Work to complete —
Within the data that follows, set down exactly the lines from the one containing "- **setup repair" through the one containing "- **CP Max Fanout** 2", both ends included.

Data —
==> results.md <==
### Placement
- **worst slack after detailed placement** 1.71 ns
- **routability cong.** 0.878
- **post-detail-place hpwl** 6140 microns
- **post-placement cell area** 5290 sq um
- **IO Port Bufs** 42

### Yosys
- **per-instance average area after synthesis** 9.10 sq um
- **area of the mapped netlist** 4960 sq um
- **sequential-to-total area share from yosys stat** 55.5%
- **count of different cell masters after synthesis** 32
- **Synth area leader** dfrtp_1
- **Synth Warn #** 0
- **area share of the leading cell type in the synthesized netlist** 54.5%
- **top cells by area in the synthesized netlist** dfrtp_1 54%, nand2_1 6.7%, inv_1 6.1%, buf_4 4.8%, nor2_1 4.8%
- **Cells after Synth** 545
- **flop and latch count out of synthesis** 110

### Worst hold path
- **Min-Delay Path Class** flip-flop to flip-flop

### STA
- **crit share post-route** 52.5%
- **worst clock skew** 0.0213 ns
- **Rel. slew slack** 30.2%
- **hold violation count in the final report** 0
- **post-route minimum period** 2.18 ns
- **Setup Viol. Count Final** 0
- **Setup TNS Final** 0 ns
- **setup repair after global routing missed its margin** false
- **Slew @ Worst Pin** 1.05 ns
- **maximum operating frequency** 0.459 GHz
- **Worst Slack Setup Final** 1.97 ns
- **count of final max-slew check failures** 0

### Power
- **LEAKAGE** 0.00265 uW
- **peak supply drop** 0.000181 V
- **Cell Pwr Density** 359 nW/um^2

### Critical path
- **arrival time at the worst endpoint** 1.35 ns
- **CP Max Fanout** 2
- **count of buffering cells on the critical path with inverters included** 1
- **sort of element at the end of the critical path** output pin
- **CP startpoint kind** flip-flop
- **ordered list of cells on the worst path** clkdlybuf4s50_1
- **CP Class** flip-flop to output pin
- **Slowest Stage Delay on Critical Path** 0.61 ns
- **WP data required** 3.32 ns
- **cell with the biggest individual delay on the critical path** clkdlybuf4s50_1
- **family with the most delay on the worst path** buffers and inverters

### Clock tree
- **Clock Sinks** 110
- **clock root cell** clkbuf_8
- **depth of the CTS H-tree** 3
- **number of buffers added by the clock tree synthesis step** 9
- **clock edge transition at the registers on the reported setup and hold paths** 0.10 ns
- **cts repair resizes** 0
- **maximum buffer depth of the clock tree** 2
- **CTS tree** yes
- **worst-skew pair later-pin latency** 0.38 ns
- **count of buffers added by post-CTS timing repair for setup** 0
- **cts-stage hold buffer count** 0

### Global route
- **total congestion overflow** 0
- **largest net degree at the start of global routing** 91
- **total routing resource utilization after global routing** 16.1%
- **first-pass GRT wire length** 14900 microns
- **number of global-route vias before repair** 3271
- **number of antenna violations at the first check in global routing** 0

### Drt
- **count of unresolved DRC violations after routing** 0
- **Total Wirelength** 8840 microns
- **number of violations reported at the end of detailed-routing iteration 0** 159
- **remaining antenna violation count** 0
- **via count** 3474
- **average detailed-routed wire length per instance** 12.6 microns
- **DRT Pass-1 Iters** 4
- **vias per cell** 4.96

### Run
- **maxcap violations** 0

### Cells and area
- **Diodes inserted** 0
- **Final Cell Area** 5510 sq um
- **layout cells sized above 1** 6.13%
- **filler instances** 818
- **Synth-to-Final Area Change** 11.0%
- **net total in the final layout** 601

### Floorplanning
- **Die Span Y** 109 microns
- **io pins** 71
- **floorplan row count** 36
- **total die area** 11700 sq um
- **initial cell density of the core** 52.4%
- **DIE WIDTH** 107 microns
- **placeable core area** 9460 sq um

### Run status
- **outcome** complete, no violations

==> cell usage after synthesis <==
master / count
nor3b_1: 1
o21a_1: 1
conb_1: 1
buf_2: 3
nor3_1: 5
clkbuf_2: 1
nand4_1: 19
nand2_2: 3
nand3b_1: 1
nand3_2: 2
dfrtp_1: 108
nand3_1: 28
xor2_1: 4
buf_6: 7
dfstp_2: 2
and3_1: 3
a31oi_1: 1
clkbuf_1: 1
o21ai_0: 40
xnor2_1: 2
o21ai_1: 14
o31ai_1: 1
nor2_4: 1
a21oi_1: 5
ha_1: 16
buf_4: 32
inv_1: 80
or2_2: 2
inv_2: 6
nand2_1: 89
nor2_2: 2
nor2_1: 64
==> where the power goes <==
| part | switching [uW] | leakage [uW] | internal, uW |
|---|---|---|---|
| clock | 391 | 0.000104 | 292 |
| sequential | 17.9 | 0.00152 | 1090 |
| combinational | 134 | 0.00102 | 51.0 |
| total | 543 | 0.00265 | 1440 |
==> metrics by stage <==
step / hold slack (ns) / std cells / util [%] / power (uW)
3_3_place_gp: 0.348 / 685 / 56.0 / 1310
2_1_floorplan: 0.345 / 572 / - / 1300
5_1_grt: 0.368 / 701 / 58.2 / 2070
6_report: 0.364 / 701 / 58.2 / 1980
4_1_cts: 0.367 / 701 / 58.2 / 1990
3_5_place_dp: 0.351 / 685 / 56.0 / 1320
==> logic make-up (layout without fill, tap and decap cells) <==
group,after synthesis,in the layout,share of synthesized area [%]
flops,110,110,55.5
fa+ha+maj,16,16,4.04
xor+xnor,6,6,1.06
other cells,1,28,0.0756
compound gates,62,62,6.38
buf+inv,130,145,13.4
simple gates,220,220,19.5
## src/rtl/audio_mavg_if.sv

```systemverilog
// Sample-stream bundle between the codec read side and the moving-average filter.
// Carries one packed multi-channel input stream and one packed output stream.
interface audio_mavg_if #(
  parameter int DATA_W = 24,
  parameter int NCH    = 2
);
  logic                    in_valid;
  logic                    in_ready;
  logic [NCH*DATA_W-1:0]   in_data;
  logic                    out_valid;
  logic                    out_ready;
  logic [NCH*DATA_W-1:0]   out_data;

  modport master (
    output in_valid, in_data, out_ready,
    input  in_ready, out_valid, out_data
  );

  modport slave (
    input  in_valid, in_data, out_ready,
    output in_ready, out_valid, out_data
  );
endinterface

```

## src/rtl/audio_mavg_filter.sv

```systemverilog
// Multi-channel moving-average low-pass filter with bypass and sequenced window clear.
// Each channel keeps a circular window of 2^LOG2_TAPS samples and a running sum.
module audio_mavg_filter #(
  parameter int DATA_W    = 24,
  parameter int LOG2_TAPS = 3,
  parameter int NCH       = 2
) (
  input  logic          CLOCK_50,
  input  logic          reset,
  input  logic          clear,
  input  logic          bypass,
  output logic          clearing,
  audio_mavg_if.slave   bus
);

  localparam int N  = 1 << LOG2_TAPS;
  localparam int SW = DATA_W + LOG2_TAPS;

  typedef enum logic {ST_CLR, ST_RUN} state_e;

  state_e                  state_q;
  logic [LOG2_TAPS-1:0]    wr_idx_q;
  logic signed [SW-1:0]    sum_q  [NCH];
  logic signed [SW-1:0]    sum_d  [NCH];
  logic [DATA_W-1:0]       buf_q  [NCH][N];
  logic [DATA_W-1:0]       in_ch  [NCH];
  logic [DATA_W-1:0]       old_ch [NCH];
  logic signed [SW-1:0]    avg_ch [NCH];
  logic                    out_valid_q;
  logic [NCH*DATA_W-1:0]   out_data_q;
  logic [NCH*DATA_W-1:0]   out_data_d;
  logic                    accept;

  assign clearing      = (state_q == ST_CLR);
  assign bus.in_ready  = (state_q == ST_RUN) && (!out_valid_q || bus.out_ready);
  assign accept        = bus.in_valid && bus.in_ready;
  assign bus.out_valid = out_valid_q;
  assign bus.out_data  = out_data_q;

  always_comb begin
    out_data_d = '0;
    for (int unsigned c = 0; c < NCH; c++) begin
      in_ch[c]  = bus.in_data[c*DATA_W +: DATA_W];
      old_ch[c] = buf_q[c][wr_idx_q];
      sum_d[c]  = sum_q[c]
                + $signed({{LOG2_TAPS{in_ch[c][DATA_W-1]}}, in_ch[c]})
                - $signed({{LOG2_TAPS{old_ch[c][DATA_W-1]}}, old_ch[c]});
      // Arithmetic shift floors toward -inf; the mean always fits in DATA_W.
      avg_ch[c] = sum_d[c] >>> LOG2_TAPS;
      out_data_d[c*DATA_W +: DATA_W] = bypass ? in_ch[c] : avg_ch[c][DATA_W-1:0];
    end
  end

  // Window storage needs no reset: the CLR sweep zeroes it after every reset or clear.
  always_ff @(posedge CLOCK_50) begin
    for (int unsigned c = 0; c < NCH; c++) begin
      if (state_q == ST_CLR) begin
        buf_q[c][wr_idx_q] <= '0;
      end else if (accept) begin
        buf_q[c][wr_idx_q] <= in_ch[c];
      end
    end
  end

  always_ff @(posedge CLOCK_50) begin
    if (reset) begin
      state_q     <= ST_CLR;
      wr_idx_q    <= '0;
      out_valid_q <= 1'b0;
      out_data_q  <= '0;
      for (int unsigned c = 0; c < NCH; c++) sum_q[c] <= '0;
    end else if (state_q == ST_CLR) begin
      wr_idx_q <= wr_idx_q + 1'b1;
      if (&wr_idx_q) state_q <= ST_RUN;
    end else if (clear) begin
      state_q     <= ST_CLR;
      wr_idx_q    <= '0;
      out_valid_q <= 1'b0;
      for (int unsigned c = 0; c < NCH; c++) sum_q[c] <= '0;
    end else begin
      if (accept) begin
        for (int unsigned c = 0; c < NCH; c++) sum_q[c] <= sum_d[c];
        wr_idx_q    <= wr_idx_q + 1'b1;
        out_valid_q <= 1'b1;
        out_data_q  <= out_data_d;
      end else if (bus.out_ready) begin
        out_valid_q <= 1'b0;
      end
    end
  end

endmodule

```

## src/flat_wrapper.sv

```systemverilog
// flat-port wrapper written by rule: the top's interface ports become plain ports
module audio_mavg_filter_flat 
#(
  parameter int DATA_W    = 24,
  parameter int LOG2_TAPS = 3,
  parameter int NCH       = 2
)
  (CLOCK_50, reset, clear, bypass, clearing, bus_in_valid, bus_in_data, bus_out_ready, bus_in_ready, bus_out_valid, bus_out_data);
  audio_mavg_if #(.DATA_W(DATA_W), .NCH(NCH)) bus_i ();
  input  logic CLOCK_50;
  input  logic reset;
  input  logic clear;
  input  logic bypass;
  output logic clearing;
  input wire logic [$bits(bus_i.in_valid)-1:0] bus_in_valid;
  input wire logic [$bits(bus_i.in_data)-1:0] bus_in_data;
  input wire logic [$bits(bus_i.out_ready)-1:0] bus_out_ready;
  output wire logic [$bits(bus_i.in_ready)-1:0] bus_in_ready;
  output wire logic [$bits(bus_i.out_valid)-1:0] bus_out_valid;
  output wire logic [$bits(bus_i.out_data)-1:0] bus_out_data;
  assign bus_i.in_valid = bus_in_valid;
  assign bus_i.in_data = bus_in_data;
  assign bus_i.out_ready = bus_out_ready;
  assign bus_in_ready = bus_i.in_ready;
  assign bus_out_valid = bus_i.out_valid;
  assign bus_out_data = bus_i.out_data;
  audio_mavg_filter #(.DATA_W(DATA_W), .LOG2_TAPS(LOG2_TAPS), .NCH(NCH)) u_core (.CLOCK_50(CLOCK_50), .reset(reset), .clear(clear), .bypass(bypass), .clearing(clearing), .bus(bus_i));
endmodule
```

## config.mk

```make
export PLATFORM = sky130hd
export DESIGN_NAME = audio_mavg_filter_flat
export DESIGN_NICKNAME = d
export VERILOG_FILES = /design/src/rtl/audio_mavg_if.sv /design/src/rtl/audio_mavg_filter.sv /design/src/flat_wrapper.sv
export SDC_FILE = /design/constraint.sdc
export NUM_CORES = 1
export LEC_CHECK = 0
export BUFFER_PORTS_ARGS = -buffer_cell sky130_fd_sc_hd__buf_2
export CORE_UTILIZATION = 45
export CTS_CLUSTER_SIZE = 40
export DETAILED_ROUTE_END_ITERATION = 8
export RECOVER_POWER = 25
export SYNTH_ARGS = -nofsm -noshare
export SYNTH_HDL_FRONTEND = slang
export SYNTH_SLANG_ARGS = --single-unit
```

## constraint.sdc

```tcl
create_clock -name CLOCK_50 -period 11.7 [get_ports CLOCK_50]
set_input_delay 0.585 -clock CLOCK_50 [delete_from_list [all_inputs] [get_ports CLOCK_50]]
set_output_delay 0.585 -clock CLOCK_50 [all_outputs]
set_load 0.005 [all_outputs]
```

==> results of run 1 <==
-- registers in the layout (all words and copies together) (netlist names) --
register and count:
u_core.sum_q 54, u_core.bus.out_data 48, u_core.bus.out_valid 1, u_core.wr_idx_q 3
u_core.state_q 1, u_core.buf_q 384
-- stage by stage --
stage	hold slack (ns)	util [%]	setup slack (ns)	cell area, um^2
after floorplan	0.4482	-	7.358	24760
after global placement	0.4396	47.99	6.666	25980
after detailed placement	0.4466	47.99	6.514	25980
after CTS	0.2652	51.02	6.481	27620
after global routing	0.2844	50.79	5.341	27490
final	0.2922	50.79	5.548	27490
-- cell families (layout without fill, tap and decap cells) --
group                    after synthesis  count (layout)
buffers and inverters                347             426
flip-flops                           491             491
multiplexers                           4               4
AO/OA/AOI/OAI                        486             486
XOR/XNOR                              51              51
adder cells (fa/ha/maj)              110             110
AND/OR/NAND/NOR                      694             694
-- final cells by class --
| cell class | instances | area share, % |
|---|---|---|
| clock buffer | 60 | 4.765 |
| clock inverter | 32 | 1.192 |
| tap | 696 | 3.167 |
| multi-input combinational | 1345 | 33.90 |
| timing repair buffer | 139 | 2.617 |
| sequential | 491 | 51.70 |
| inverter | 195 | 2.662 |
-- synth_stat cells, drive strengths merged (3+ instances only) --
cell type	instances
nand3	24
a21boi	3
a31o	3
fa	52
a22o	4
o22ai	4
edfxtp	438
and4	5
a211o	3
and2	99
a211oi	17
mux2i	3
a41oi	3
a31oi	9
nor2b	8
o21bai	8
xnor2	24
buf	20
o21a	8
dfxtp	53
o211ai	20
nand4	45
and3	19
ha	58
a221oi	7
inv	153
or3b	3
a21o	36
a22oi	187
nor2	112
o211a	9
a21oi	80
o21ai	75
nor3	302
nor4	5
nand2	60
xor2	27
clkinv	42
clkbuf	132
-- path summary, 6_finish.rpt --
kind | from | to | slack [ns]
worst max-delay path | u_core.wr_idx_q[0] | u_core.sum_q[0][26] | 5.55
worst min-delay path | bus_in_data[5] | u_core.buf_q[0][173] | 0.29
worst max register to register | u_core.wr_idx_q[0] | u_core.sum_q[0][26] | 5.55
worst min register to register | u_core.bus.out_data[38] | u_core.bus.out_data[38] | 0.46
-- per-layer routing --
metal  track usage (%)  share of wire [%]  up-vias
met2             40.17                 43      855
met1             40.59                 44     9085
met5                 0              0.016        -
met4             5.923                1.7        2
li1                  -                  -     8153
met3             6.668                 11       93
-- report_power, final --
group	total [mW]	internal (mW)	switching [mW]
registers	1.98	1.96	0.0232
clock network	1.63	0.933	0.701
logic	1.23	0.425	0.803
-- cell usage in the layout, fill, tap and decap left out, types with 5 or more instances in the layout --
master     Yosys  layout
clkbuf_16      0      51
dfxtp_1       53      53
xnor2_1       24      24
and3_1        19      18
nand3_1       24      22
edfxtp_1     438     438
and2_1        99      63
o21a_1         7       7
nand2_1       59      56
clkinv_1      42      53
clkinv_2       0       9
a31oi_1        7       7
inv_1        152     152
nor2_1       112     108
buf_2          1      74
xor2_1        27      27
a21o_1        36      36
and4_1         5       5
o21bai_1       8       8
a211oi_1      16      16
o211a_1        9       9
a22oi_1      187     187
o21ai_0       71      71
fa_1          52      52
nand4_1       45      45
nor2b_1        8       8
bufinv_16      0       6
and2_0         0      34
ha_1          58      58
nor4_1         5       5
clkbuf_1     132      44
o211ai_1      17      17
a21oi_1       79      78
nor3_1       302     302
buf_4          0      28
-- critical path: cells and delay by family, from the launching register on --
kind	cells	cell delay [ns]
DFF	1	0.49
buffers and inverters	2	1.67
AOI/OAI and AO/OA	6	1.88
and+or+nand+nor	5	1.09
adders and majority gates	2	0.72
==> results.py, run 1 <==
metrics = {
    "worst_setup_path": {
        "cp_slowest_cell": "clkbuf_1",
        "critical_path.max_fanout": 31,
        "setup.worst_path.start_class": "flop",
        "worstPathCellList": "nor3_1 -> clkbuf_1 -> a22oi_1 -> nand4_1 -> fa_1 -> inv_1 -> ha_1 -> a211oi_1 -> o21bai_1 -> a211oi_1 -> o21ai_1 -> a31oi_2 -> nor4_1 -> nor3_1 -> nor2_1",
        "worst-endpoint-required_ns": 12.02,
        "timing.critical_path.slowest_cell_delay_ns": 1.60,
        "endpoint_kind": "flop",
        "worstPathArrival_ns": 6.47,
        "timing_worst_setup_path_type": "reg2reg",
        "worst-r2r-cell-count": 15,
    },
    "run_status": {
        "run_status": "complete, but fails checks",
        "failed_checks": "max-capacitance violations, max-slew violations",
    },
    "clock_network": {
        "cts_inserted_buffers": 50,
        "ctsLongestPathBuffers": 3,
        "tritoncts_clock_tree": "done",
        "holdBufCountCts": 0,
        "postCtsResizedCells": 0,
        "cts_htree_levels": 2,
        "path_clk_slew_ns": 0.06,
        "cts_sinks": 491,
        "cts.repair_timing.setup_buffer_count": 0,
        "clk_root_buffer_cell": "clkbuf_16",
        "insertion_delay_ns": 0.61,
    },
    "timing": {
        "tightest_slew_ns": 4.378,
        "timing.max_slew.rel_slack_pct": -191.9,
        "post-route-min-period_ns": 6.152,
        "grt_setup_unrepaired": "no",
        "fmax_mhz": 162.5,
        "report.final.slew_viol_count": 351,
        "setup_viol_count_final": 0,
        "tns_ns": 0,
        "finalHoldViolations": 0,
        "final_cycle_utilization_of_the_critical_path_pct": 52.58,
        "timing.clock.skew_ns": 0.02153,
    },
    "logic_synthesis": {
        "synthesis.instances": 2183,
        "synth_fp_nets": 2347,
        "postSynth.asyncResetShare_pct": 0,
        "yosysWarnings": 0,
        "synth_top_cell_by_area": "edfxtp_1",
        "synth_ff_type": "edfxtp_1",
        "yosys.area_share.simple_pct": 14.32,
        "yosys-mux-area-fraction_pct": 0.1668,
        "post_synth_cell_types": 74,
        "synth_area_in_compound_gates_pct": 13.90,
        "synth-seq-cells": 491,
        "synth_sequential_area_ratio_pct": 57.41,
        "synth_top_area_share_pct": 53.13,
        "yosys.area_share.xor_xnor_pct": 1.804,
        "synth_top_family_by_area": "simple AND/OR/NAND/NOR gates",
        "netlist_top_cells_area": "edfxtp_1, nor3_1, a22oi_1",
        "syn_area_per_cell_um2": 11.34,
        "post_synth_edffs": 438,
        "netlist_area_um2": 24760,
        "yosys.area_share.adder_pct": 7.136,
    },
    "cells_and_area": {
        "drive_above_1_share_pct": 9.637,
        "finish.net_count": 2386,
        "non_filler_cells_in_the_finished_layout": 2958,
        "area.growth.synth_to_final_pct": 11.05,
        "antenna_cells": 0,
        "seq_area_um2": 14210,
        "nFillCells": 4817,
        "footprint_of_the_multi_input_gates_um2": 9320,
    },
    "route": {
        "drt-pass1-iter-count": 6,
        "viasPerCell": 6.149,
        "drt_drc_violations_left": 0,
        "detail_route.iter0.violations": 1851,
        "routed-via-count": 18190,
        "detail_route.wl_per_cell_um": 25.80,
        "routed_wirelength_um": 76310,
        "final_antenna_net_count": 0,
    },
    "die": {
        "dieHeight_um": 236.6,
        "number_of_i_o_pins": 105,
        "die_width_um": 236.6,
        "die_area_um2": 55960,
        "placeableCoreArea_um2": 54130,
        "rows": 85,
        "floorplan.initialDensity_pct": 45.73,
    },
    "grt": {
        "overflow": 0,
        "all_layer_gr_usage_pct": 27.26,
        "grt_max_degree": 112,
        "first_global_vias": 17730,
        "grt_pass1_wl_um": 113900,
        "initial_antenna_violation_count": 2,
    },
    "min_path": {
        "min_path_cells": 2,
        "min-delay-path-class": "in2reg",
    },
    "power_and_ir_drop": {
        "p_leak_nw": 9.713,
        "totalPowerFinal_mw": 4.847,
        "power_density_nw_per_um2": 176.3,
        "ir_drop_mv": 0.1199,
    },
    "flow_run": {
        "maxCapViolations": 9,
    },
    "place": {
        "detailed_place_hpwl_um": 46190,
        "routabilityCongestion": 0.8724,
        "buffer_ports.inserted": 104,
        "place_inst": 2866,
    },
}
No activity file was read; power rests on OpenSTA's default activity.
==> run 2: changes to the inputs <==
==> constraint.sdc (replaced) <==
create_clock -name CLOCK_50 -period 5.2 [get_ports CLOCK_50]
set_input_delay 0.26 -clock CLOCK_50 [delete_from_list [all_inputs] [get_ports CLOCK_50]]
set_output_delay 0.26 -clock CLOCK_50 [all_outputs]
set_load 0.005 [all_outputs]
==> run 2 against run 1 <==
  * The flow still finishes with violations (max-capacitance violations, max-slew violations)
  * Non-clock buffer count rose by 48
  * Cell count increased by 1.7%
  * Hold slack worse by 0.26 ns
  * Clock skew decreased by 0.0069 ns
  * First-iteration DRC count grew 32%
  * Clock power increased by 120%
  * Wire length is 2.1% higher
  * Clock-buffer cell count is 1 higher
  * Worst setup slack worse by 5.2 ns
  * Utilization up 0.91 points
==> results.py, run 2 (synthesis gave the netlist of run 1 again) <==
metrics = {
    "worst_setup_path": {
        "setup.worst_path.start_class": "flop",
        "crit-reg2reg-launch": "u_core.wr_idx_q[0]",
        "worst-endpoint-required_ns": 5.52,
        "reg2reg_to": "u_core.sum_q[0][52]",
        "r2r_slack_ns": 0.30,
        "timing_worst_setup_path_type": "reg2reg",
        "timing.critical_path.from": "u_core.wr_idx_q[0]",
        "critical_path.max_fanout": 23,
        "cp_slowest_cell": "dfxtp_1",
        "worstPathArrival_ns": 5.22,
        "worst-r2r-cell-count": 16,
        "timing.critical_path.slowest_cell_delay_ns": 0.44,
        "endpoint_kind": "flop",
        "worstPathCellList": "clkbuf_1 -> nand2_1 -> nor2_4 -> buf_4 -> a22oi_1 -> nand4_1 -> fa_1 -> inv_1 -> ha_1 -> a211o_2 -> o2111ai_2 -> a32oi_2 -> and3_1 -> a2111oi_4 -> xor2_1 -> nor2_1",
    },
    "timing": {
        "final_hold_slack_ns": 0.03166,
        "final_cycle_utilization_of_the_critical_path_pct": 94.27,
        "timing.clock.skew_ns": 0.01462,
        "tns_ns": 0,
        "report.final.slew_viol_count": 236,
        "post-route-min-period_ns": 4.902,
        "setup_viol_count_final": 0,
        "grt_setup_unrepaired": "no",
        "finalHoldViolations": 0,
        "tightest_slew_ns": 3.386,
        "timing.max_slew.rel_slack_pct": -125.7,
        "fmax_mhz": 204.0,
    },
    "route": {
        "drt_drc_violations_left": 0,
        "routed_wirelength_um": 77950,
        "detail_route.iter0.violations": 2444,
        "final_antenna_net_count": 0,
        "routed-via-count": 18570,
        "detail_route.wl_per_cell_um": 25.90,
        "viasPerCell": 6.170,
        "drt-pass1-iter-count": 5,
    },
    "grt": {
        "first_global_vias": 18280,
        "overflow": 0,
        "all_layer_gr_usage_pct": 27.87,
        "grt_pass1_wl_um": 116300,
        "grt_max_degree": 149,
        "initial_antenna_violation_count": 1,
    },
    "die": {
        "placeableCoreArea_um2": 54130,
        "die_width_um": 236.6,
        "floorplan.initialDensity_pct": 45.73,
        "number_of_i_o_pins": 105,
        "dieHeight_um": 236.6,
        "die_area_um2": 55960,
        "rows": 85,
    },
    "clock_network": {
        "cts.repair_timing.setup_buffer_count": 0,
        "tritoncts_clock_tree": "done",
        "cts_htree_levels": 2,
        "cts_sinks": 491,
        "ctsLongestPathBuffers": 3,
        "cts_inserted_buffers": 51,
        "clk_root_buffer_cell": "clkbuf_16",
        "path_clk_slew_ns": 0.06,
        "insertion_delay_ns": 0.61,
    },
    "place": {
        "detailed_place_hpwl_um": 48290,
        "placedInstanceArea_um2": 26230,
        "routabilityCongestion": 0.9355,
        "buffer_ports.inserted": 104,
    },
    "min_path": {
        "hold_ep": "u_core.buf_q[1][177]",
        "min_path_cells": 2,
        "worst_hold_startpoint": "bus_in_data[33]",
        "min-delay-path-class": "in2reg",
    },
    "cells_and_area": {
        "largest_register": "u_core.buf_q",
        "antenna_cells": 0,
        "drive_above_1_share_pct": 10.64,
        "final_area_um2": 27990,
        "largest_register_ff_count": 384,
        "layout_common_cells": "edfxtp_1, nor3_1, a22oi_1, inv_1, nor2_1",
        "area.growth.synth_to_final_pct": 13.04,
        "most_common_cell_after_layout_fill_and_taps_aside": "edfxtp_1",
        "finish.net_count": 2435,
        "nFillCells": 4802,
    },
    "power_and_ir_drop": {
        "internal_power_mw": 7.444,
        "switching_portion_of_total_power_pct": 31.87,
        "pwr-share-seq_pct": 40.8,
        "clock_power_share_pct": 33.3,
        "comb_power_share_pct": 25.8,
        "p_leak_nw": 9.981,
        "netSwitchingPower_mw": 3.483,
        "power_density_nw_per_um2": 390.4,
        "ir_drop_mv": 0.2766,
    },
    "run_status": {
        "failed_checks": "max-capacitance violations, max-slew violations",
        "run_status": "complete, but fails checks",
    },
    "flow_run": {
        "maxCapViolations": 9,
    },
}
-- run 2: changes by cell type in the layout (fill, tap and decap cells not counted), sizes merged --
cell and delta:
buf +20, dlygate4sd3 +24, clkinvlp +1, clkbuf +5
bufinv -2, clkinv +3
-- run 2: layer usage --
metal / global-route usage [%] / vias up / part of all wire (%)
met5: 0 / - / 0
met4: 5.687 / 0 / 1.7
met3: 5.701 / 101 / 11
met2: 41.40 / 967 / 44
met1: 42.10 / 9242 / 44
li1: - / 8255 / -
-- run 2: final cells by class --
cell class	instances	area (um^2)	area share [%]
clock buffer	61	1335	4.770
clock inverter	34	294.0	1.051
inverter	195	732.0	2.615
multi-input combinational	1345	9333	33.35
sequential	491	14210	50.79
tap	696	870.8	3.112
timing repair buffer	187	1207	4.314
-- run 2: repair_timing --
action | 4_1_cts | 5_1_grt
gates resized for setup | 0 | 0
hold buffers | 24 | 0
endpoints found under the hold margin | 25 | 0
-- run 2: worst max path at each step --
stage | endpoint | cells past startpoint
5_1_grt | u_core.sum_q[0][52] | 16
3_3_place_gp | u_core.sum_q[0][23] | 15
2_1_floorplan | u_core.sum_q[0][23] | 17
4_1_cts | u_core.sum_q[0][23] | 15
3_5_place_dp | u_core.sum_q[0][23] | 16
6_report | u_core.sum_q[0][52] | 16
-- run 2: power by group through the flow --
| stage | Clock [mW] | Combinational, mW | Sequential [mW] |
|---|---|---|---|
| after detailed placement | 0 | 2.76 | 4.54 |
| final | 3.64 | 2.82 | 4.46 |
| after CTS | 3.68 | 2.80 | 4.46 |
| after global routing | 3.81 | 3.10 | 4.47 |
| after floorplan | 0 | 1.95 | 4.53 |
| after global placement | 0 | 2.75 | 4.54 |
-- run 2: critical path: cells and delay by family, from the launching register on --
family / cells / cell delay, ns
AOI/OAI and AO/OA: 5 / 1.35
xor gates and xnor gates: 1 / 0.23
adders and majority gates: 2 / 0.75
buffers and inverters: 3 / 0.90
DFF: 1 / 0.44
and+or+nand+nor: 5 / 0.92
-- run 2: through the flow --
step,util (%),total power [mW],setup WS (ns),instances
2_1_floorplan,-,6.483,0.8585,2183
3_3_place_gp,48.45,7.285,0.5135,2890
3_5_place_dp,48.45,7.298,0.4282,2890
4_1_cts,51.90,10.93,0.4055,3009
5_1_grt,51.70,11.38,0.05086,3009
6_report,51.70,10.93,0.2982,3009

Worked solution —
- **setup repair after global routing missed its margin** false
- **Slew @ Worst Pin** 1.05 ns
- **maximum operating frequency** 0.459 GHz
- **Worst Slack Setup Final** 1.97 ns
- **count of final max-slew check failures** 0

### Power
- **LEAKAGE** 0.00265 uW
- **peak supply drop** 0.000181 V
- **Cell Pwr Density** 359 nW/um^2

### Critical path
- **arrival time at the worst endpoint** 1.35 ns
- **CP Max Fanout** 2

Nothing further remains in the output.